| Work item |
Of all the lines below, output only those starting at the one with "-- afterwards: timing" and ending at the one with "Step 1 assumes", both ends included, exactly as written.

| Task input |
* * * * * * * * *
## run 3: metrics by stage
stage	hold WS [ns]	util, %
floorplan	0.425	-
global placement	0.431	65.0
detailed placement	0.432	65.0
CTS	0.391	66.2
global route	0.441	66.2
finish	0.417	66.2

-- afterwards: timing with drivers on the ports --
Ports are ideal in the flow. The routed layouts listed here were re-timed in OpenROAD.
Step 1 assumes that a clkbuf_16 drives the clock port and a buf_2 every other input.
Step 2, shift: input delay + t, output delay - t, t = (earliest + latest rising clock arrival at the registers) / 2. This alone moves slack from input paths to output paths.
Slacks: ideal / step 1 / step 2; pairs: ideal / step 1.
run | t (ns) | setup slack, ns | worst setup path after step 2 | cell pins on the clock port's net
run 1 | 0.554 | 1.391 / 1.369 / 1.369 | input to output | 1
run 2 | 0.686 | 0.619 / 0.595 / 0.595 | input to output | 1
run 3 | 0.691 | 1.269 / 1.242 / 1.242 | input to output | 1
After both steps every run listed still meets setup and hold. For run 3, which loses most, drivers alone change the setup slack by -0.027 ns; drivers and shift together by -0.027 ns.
This is an optimization exercise on Yosys and OpenROAD, whose aim is a short achievable clock period, not a production implementation. The clock input has no modelled driver; a real chip could not lean on it and would need a root buffer or a full tree. No activity file was given, so power comes from the tool's default toggle rates.

==> flow/design.v (excerpt) <==
module fcp #(
    parameter PMAX = 64                  
) (
    input  wire        clk,
    input  wire        rst,              
    input  wire        req_valid,
    input  wire [35:0] req,
    output reg         rsp_valid,
    output reg  [49:0] rsp
);
Size: roughly 2,600 cells after synthesis, about 760 flip-flops, about 0.030 mm^2 of cells after synthesis.
clock: 4.5 ns
lec_check: 0
abc_clock_period_in_ps: 800
cap_margin: 20
core_margin: 2
core_utilization: 40
place_density: 0.6
setup_slack_margin: 2.5
slew_margin: 20
standard.sh (not shown) runs the stock make flow with config.mk's settings and CLKGATE_MAP_FILE= SYNTH_SCRIPT=/design/flow/synth_recipe.tcl, a recipe that flattens the netlist after the stock synthesis.
==> flow/flow/run.sh <==
#!/bin/bash
# Standard layout, with the clock tree built by flow/tree.tcl (two levels of
# clkbuf_16) instead of TritonCTS. Full output of the ORFS run goes to
# flow_standard.log in the work folder; ORFS's own per-step logs stay under orfs/logs.
set -euo pipefail
W=$(pwd)
export PRE_CTS_TCL="$W/flow/tree.tcl"
bash standard.sh > "$W/flow_standard.log" 2>&1
==> flow/flow/tree.tcl <==
# PRE_CTS hook: build a two-level clock tree by hand in place of TritonCTS.
# The clock port drives NROOT clkbuf_16 buffers; each drives the clkbuf_16
# leaf buffers of its region; each leaf drives at most LEAF_MAX flip-flops.
# Regions and leaf clusters come from recursive bisection of the flip-flop
# positions (alternating x and y at the median).

set LEAF_MAX 28
set NROOT_LEVELS 2   ;# 2 bisections -> 4 root buffers
set BUF sky130_fd_sc_hd__clkbuf_16

set db    [ord::get_db]
set block [ord::get_db_block]
set master [$db findMaster $BUF]
set clknet [$block findNet clk]

set sinks {}
foreach it [$clknet getITerms] {
  set inst [$it getInst]
  set bb [$inst getBBox]
  set x [expr {([$bb xMin] + [$bb xMax]) / 2}]
  set y [expr {([$bb yMin] + [$bb yMax]) / 2}]
  lappend sinks [list $x $y $it]
}
puts "tree.tcl: [llength $sinks] clock sinks"

proc bisect {items axis} {
  set s [lsort -integer -index $axis $items]
  set h [expr {[llength $s] / 2}]
  return [list [lrange $s 0 [expr {$h - 1}]] [lrange $s $h end]]
}

# split items until each part has at most max entries
proc split_to {items axis max} {
  if {[llength $items] <= $max} { return [list $items] }
  lassign [bisect $items $axis] a b
  set na [expr {1 - $axis}]
  return [concat [split_to $a $na $max] [split_to $b $na $max]]
}

proc split_levels {items axis levels} {
  if {$levels == 0} { return [list $items] }
  lassign [bisect $items $axis] a b
  set na [expr {1 - $axis}]
  return [concat [split_levels $a $na [expr {$levels - 1}]] [split_levels $b $na [expr {$levels - 1}]]]
}

proc centroid {items} {
  set sx 0; set sy 0
  foreach e $items { set sx [expr {$sx + [lindex $e 0]}]; set sy [expr {$sy + [lindex $e 1]}] }
  set n [llength $items]
  return [list [expr {$sx / $n}] [expr {$sy / $n}]]
}

proc place_buf {block master name x y} {
  set inst [odb::dbInst_create $block $master $name]
  set w [[$inst getMaster] getWidth]
  set h [[$inst getMaster] getHeight]
  $inst setLocation [expr {$x - $w / 2}] [expr {$y - $h / 2}]
  $inst setPlacementStatus PLACED
  return $inst
}

set regions [split_levels $sinks 0 $NROOT_LEVELS]
set r 0
set nleaf 0
foreach reg $regions {
  set leaves [split_to $reg [expr {$NROOT_LEVELS % 2}] $LEAF_MAX]
  set rnet [odb::dbNet_create $block "clknet_r$r"]
  $rnet setSigType CLOCK
  set lc {}
  foreach lf $leaves {
    lassign [centroid $lf] x y
    lappend lc [list $x $y]
    set li [place_buf $block $master "clkbuf_leaf_r${r}_$nleaf" $x $y]
    set lnet [odb::dbNet_create $block "clknet_leaf_$nleaf"]
    $lnet setSigType CLOCK
    [$li findITerm X] connect $lnet
    [$li findITerm A] connect $rnet
    foreach e $lf {
      set it [lindex $e 2]
      $it disconnect
      $it connect $lnet
    }
    incr nleaf
  }
  lassign [centroid $lc] x y
  set ri [place_buf $block $master "clkbuf_root_$r" $x $y]
  [$ri findITerm X] connect $rnet
  [$ri findITerm A] connect $clknet
  incr r
}
$clknet setSigType CLOCK
puts "tree.tcl: $r root buffers, $nleaf leaf buffers"

global_connect
set_propagated_clock [all_clocks]

# TritonCTS is replaced by the tree above
rename clock_tree_synthesis clock_tree_synthesis_unused
proc clock_tree_synthesis {args} { puts "tree.tcl: clock tree built by hand, TritonCTS skipped" }
The starting point completed without violations.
* * * * * * * * *
| Expected output |
-- afterwards: timing with drivers on the ports --
Ports are ideal in the flow. The routed layouts listed here were re-timed in OpenROAD.
Step 1 assumes that a clkbuf_16 drives the clock port and a buf_2 every other input.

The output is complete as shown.